Does any particular music influence your poetry? Many of the poems in Pink Reef have a repetitive, musical quality, and I wonder if there’s anything you’d pinpoint as a specific source.

Great question. Lately I’ve been listening to Scriabin, A$AP Rocky, and Lana Del Rey. I like Le1f a lot, too. I listened to Miles Davis’s Kind of Blue about 100 times this past summer. We were subletting a place that had a record player, and I was able to find a first printing of Kind of Blue for around $60. The purchase, which was a bit excessive (I later gifted it to a friend who really appreciates vinyl), was mainly nostalgia driven in that it was an important record for me as a teenager. Around the time I was writing Pink Reef, I think I was listening to this live recording of Sasha @ Hyde Park Café in Tampa, FL dated October 2, 2008. It—the recording—is funny. The quality is awful, and there is this woman in the background who keeps asking “Where’s Brian?” and saying “We took them without anything, yeah…” Then later, when Sasha really gets the crowd going, a dude breaks in and shouts “Oh my fucking god!” Really very funny.
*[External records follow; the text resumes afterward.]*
`src/rtl/lcd_pkg.sv`:
```
// Shared definitions for the LCD PHY arbiter: FSM state encoding and port indices.
package lcd_pkg;

  localparam int DATA_W = 8;

  localparam logic [1:0] IDLE       = 2'd0;
  localparam logic [1:0] GRANT      = 2'd1;
  localparam logic [1:0] WAIT_FMARK = 2'd2;

  typedef enum logic [1:0] {
    ST_IDLE       = IDLE,
    ST_GRANT      = GRANT,
    ST_WAIT_FMARK = WAIT_FMARK
  } arb_state_t;

  localparam logic PORT0 = 1'b0;
  localparam logic PORT1 = 1'b1;

  function automatic logic [1:0] port_onehot(input logic port);
    return port ? 2'b10 : 2'b01;
  endfunction

endpackage

```
`src/rtl/lcd_phy_arb_wdog.sv`:
```
// Saturating idle counter; expire fires on the cycle whose increment would reach TIMEOUT.
module lcd_phy_arb_wdog #(
  parameter int TIMEOUT = 64
) (
  input  logic clk,
  input  logic rst,
  input  logic clr,
  input  logic en,
  output logic expire
);

  localparam int CW = (TIMEOUT > 0) ? $clog2(TIMEOUT + 1) : 1;
  localparam logic [CW-1:0] LIMIT    = CW'(TIMEOUT);
  localparam logic [CW-1:0] LIMIT_M1 = CW'(TIMEOUT - 1);

  logic [CW-1:0] cnt;

  always_ff @(posedge clk) begin
    if (rst || clr) begin
      cnt <= '0;
    end else if (en && (cnt != LIMIT)) begin
      cnt <= cnt + CW'(1);
    end
  end

  generate
    if (TIMEOUT > 0) begin : g_on
      assign expire = en && !clr && (cnt >= LIMIT_M1);
    end else begin : g_off
      logic unused_cnt;
      assign unused_cnt = ^cnt;
      assign expire     = 1'b0;
    end
  endgenerate

endmodule

```
`src/rtl/lcd_phy_arb.sv`:
```
// Round-robin, transaction-granular arbiter of two byte sources onto one lcd_phy_raw port.
// Optional frame-mark alignment of transaction start: define LCD_PHY_ARB_FMARK_EN.
module lcd_phy_arb
  import lcd_pkg::*;
#(
  parameter int TIMEOUT = 64
) (
  input  logic              clk,
  input  logic              rst,
  input  logic [DATA_W-1:0] r0_data,
  input  logic              r0_rs,
  input  logic              r0_valid,
  input  logic              r0_last,
  input  logic              r0_sync,
  output logic              r0_ready,
  input  logic [DATA_W-1:0] r1_data,
  input  logic              r1_rs,
  input  logic              r1_valid,
  input  logic              r1_last,
  input  logic              r1_sync,
  output logic              r1_ready,
  output logic [DATA_W-1:0] phy_data,
  output logic              phy_rs,
  output logic              phy_valid,
  input  logic              phy_ready,
  input  logic              phy_fmark_stb,
  output logic [1:0]        grant,
  output logic              busy,
  output logic              timeout_stb
);

  arb_state_t state, state_nx;
  logic [1:0] grant_nx;
  logic       prio, prio_nx;  // index of the port that wins a tie
  logic       stb_nx;
  logic       pick;
  logic       active, sel, gvalid, glast, xfer;
  logic       wd_clr, wd_en, expire;

  assign active = (state == ST_GRANT);
  assign sel    = grant[1];
  assign gvalid = sel ? r1_valid : r0_valid;
  assign glast  = sel ? r1_last  : r0_last;

  // Passthrough is gated outside GRANT so the PHY never sees stale bytes.
  assign phy_valid = active & gvalid;
  assign phy_data  = active ? (sel ? r1_data : r0_data) : '0;
  assign phy_rs    = active & (sel ? r1_rs : r0_rs);
  assign r0_ready  = active & grant[0] & phy_ready;
  assign r1_ready  = active & grant[1] & phy_ready;
  assign xfer      = phy_valid & phy_ready;

  assign wd_clr = (state == ST_IDLE) | (active & gvalid);
  assign wd_en  = active;

  lcd_phy_arb_wdog #(
    .TIMEOUT (TIMEOUT)
  ) u_wdog (
    .clk    (clk),
    .rst    (rst),
    .clr    (wd_clr),
    .en     (wd_en),
    .expire (expire)
  );

  always_comb begin
    pick = PORT0;
    if (r0_valid && r1_valid) begin
      pick = prio;
    end else if (r1_valid) begin
      pick = PORT1;
    end
  end

`ifdef LCD_PHY_ARB_FMARK_EN
  logic pick_sync;
  assign pick_sync = (pick == PORT1) ? r1_sync : r0_sync;
`else
  logic unused_fmark;
  assign unused_fmark = ^{r0_sync, r1_sync, phy_fmark_stb};
`endif

  always_comb begin
    state_nx = state;
    grant_nx = grant;
    prio_nx  = prio;
    stb_nx   = 1'b0;
    case (state)
      ST_IDLE: begin
        if (r0_valid || r1_valid) begin
          grant_nx = port_onehot(pick);
          prio_nx  = ~pick;
`ifdef LCD_PHY_ARB_FMARK_EN
          state_nx = pick_sync ? ST_WAIT_FMARK : ST_GRANT;
`else
          state_nx = ST_GRANT;
`endif
        end
      end
`ifdef LCD_PHY_ARB_FMARK_EN
      ST_WAIT_FMARK: begin
        if (phy_fmark_stb) begin
          state_nx = ST_GRANT;
        end
      end
`endif
      ST_GRANT: begin
        // A last transfer always clears the watchdog, so the two never coincide.
        if (xfer && glast) begin
          state_nx = ST_IDLE;
          grant_nx = '0;
        end else if (expire) begin
          state_nx = ST_IDLE;
          grant_nx = '0;
          stb_nx   = 1'b1;
        end
      end
      default: begin
        state_nx = ST_IDLE;
        grant_nx = '0;
      end
    endcase
  end

  always_ff @(posedge clk) begin
    if (rst) begin
      state       <= ST_IDLE;
      grant       <= '0;
      prio        <= PORT0;
      busy        <= 1'b0;
      timeout_stb <= 1'b0;
    end else begin
      state       <= state_nx;
      grant       <= grant_nx;
      prio        <= prio_nx;
      busy        <= (state_nx != ST_IDLE);
      timeout_stb <= stb_nx;
    end
  end

endmodule

```
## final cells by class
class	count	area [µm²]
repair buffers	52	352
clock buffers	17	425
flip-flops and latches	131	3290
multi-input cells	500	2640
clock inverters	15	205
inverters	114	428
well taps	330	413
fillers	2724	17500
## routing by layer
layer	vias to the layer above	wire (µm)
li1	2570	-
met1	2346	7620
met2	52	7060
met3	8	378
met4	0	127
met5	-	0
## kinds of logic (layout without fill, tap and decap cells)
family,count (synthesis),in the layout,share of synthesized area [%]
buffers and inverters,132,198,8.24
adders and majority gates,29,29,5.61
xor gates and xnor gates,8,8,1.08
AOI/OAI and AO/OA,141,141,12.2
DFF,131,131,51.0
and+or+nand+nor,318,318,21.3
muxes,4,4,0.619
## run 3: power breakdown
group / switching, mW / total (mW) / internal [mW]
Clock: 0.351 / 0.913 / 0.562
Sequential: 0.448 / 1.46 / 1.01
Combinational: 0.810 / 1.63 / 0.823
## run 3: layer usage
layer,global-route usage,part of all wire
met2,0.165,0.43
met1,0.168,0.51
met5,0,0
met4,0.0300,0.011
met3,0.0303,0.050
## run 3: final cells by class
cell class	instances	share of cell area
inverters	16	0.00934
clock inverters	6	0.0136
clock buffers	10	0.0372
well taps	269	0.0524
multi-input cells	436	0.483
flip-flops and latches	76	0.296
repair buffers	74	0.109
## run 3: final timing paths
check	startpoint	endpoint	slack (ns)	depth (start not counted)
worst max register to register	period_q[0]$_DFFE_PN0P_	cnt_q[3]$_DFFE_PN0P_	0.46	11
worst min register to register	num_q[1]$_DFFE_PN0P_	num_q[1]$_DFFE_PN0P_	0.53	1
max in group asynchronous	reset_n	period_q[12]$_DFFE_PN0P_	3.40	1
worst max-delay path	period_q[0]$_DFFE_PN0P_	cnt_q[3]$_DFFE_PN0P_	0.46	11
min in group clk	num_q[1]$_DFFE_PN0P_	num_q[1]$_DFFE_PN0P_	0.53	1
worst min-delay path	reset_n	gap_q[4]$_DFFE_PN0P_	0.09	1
==> src/rtl/dbus16_pkg.sv <==
// dbus16_pkg: shared types and constants for the dbus16 data-bus bridge.
//   dbus16_state_t      : bridge FSM states
//   dbus16_req_t        : queued request {we, addr, wdata}
//   DBUS16_TIMEOUT_DATA : read data returned by a timed-out I/O read
package dbus16_pkg;

   typedef enum logic [2:0] {
      ST_IDLE,
      ST_RAM_ACC,
      ST_RAM_RSP,
      ST_IO_WAIT,
      ST_RSP
   } dbus16_state_t;

   typedef struct packed {
      logic        we;
      logic [15:0] addr;
      logic [15:0] wdata;
   } dbus16_req_t;

   localparam logic [15:0] DBUS16_TIMEOUT_DATA = 16'hDEAD;

endpackage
But the set is incredible. I’ve always thought that Sasha gets—maybe only occasionally, but he does it—very close to resonances that are genuinely, deeply dark, uncanny, wonder soaked, poetic through and through. He’s been at it a while, making records when I was still a teenager in South Florida in the 90s, where the club scene and the electronic music scene had its own particular inflection and stars (check out DJ Icey’s first album, Break to the Dance, for instance; it’s great). Anyway, I mainly listen to house music, hip hop, and classical. This summer I moderated a talk on Schumann’s Dichterliebe and its use of Heine’s Lyric Intermezzos. It was fun. I got to chat with a soprano and a pianist about the relationship between language and music, sound and sense, and also sequence, which the Dichterliebe, Heine’s Lyrisches Intermezzo, and Pink Reef all are. All of which is to say: Music has always been very important to me and my work.